## Exercise objective
Send back every record exactly.

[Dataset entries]
## config.mk

```make
export PLATFORM = sky130hd
export DESIGN_NAME = multicycle_ctrl_fsm
export DESIGN_NICKNAME = d
export VERILOG_FILES = /design/src/rtl/multicycle_ctrl_fsm.sv
export SDC_FILE = /design/constraint.sdc
export NUM_CORES = 1
export LEC_CHECK = 0
export CAP_MARGIN = 20
export CORE_MARGIN = 3
export CORE_UTILIZATION = 47
export CTS_CLUSTER_SIZE = 24
export DETAILED_ROUTE_END_ITERATION = 10
export PLACE_DENSITY = 0.85
export SLEW_MARGIN = 20
export SYNTH_ARGS = -nofsm -noshare
export SYNTH_HDL_FRONTEND = slang
export SYNTH_SLANG_ARGS = --single-unit
```

## constraint.sdc

```tcl
create_clock -name clock -period 2.2 [get_ports clock]
set_input_delay 0.55 -clock clock [delete_from_list [all_inputs] [get_ports clock]]
set_output_delay 0.55 -clock clock [all_outputs]
set_load 0.05 [all_outputs]
```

## Result below
## config.mk

```make
export PLATFORM = sky130hd
export DESIGN_NAME = multicycle_ctrl_fsm
export DESIGN_NICKNAME = d
export VERILOG_FILES = /design/src/rtl/multicycle_ctrl_fsm.sv
export SDC_FILE = /design/constraint.sdc
export NUM_CORES = 1
export LEC_CHECK = 0
export CAP_MARGIN = 20
export CORE_MARGIN = 3
export CORE_UTILIZATION = 47
export CTS_CLUSTER_SIZE = 24
export DETAILED_ROUTE_END_ITERATION = 10
export PLACE_DENSITY = 0.85
export SLEW_MARGIN = 20
export SYNTH_ARGS = -nofsm -noshare
export SYNTH_HDL_FRONTEND = slang
export SYNTH_SLANG_ARGS = --single-unit
```

## constraint.sdc

```tcl
create_clock -name clock -period 2.2 [get_ports clock]
set_input_delay 0.55 -clock clock [delete_from_list [all_inputs] [get_ports clock]]
set_output_delay 0.55 -clock clock [all_outputs]
set_load 0.05 [all_outputs]
```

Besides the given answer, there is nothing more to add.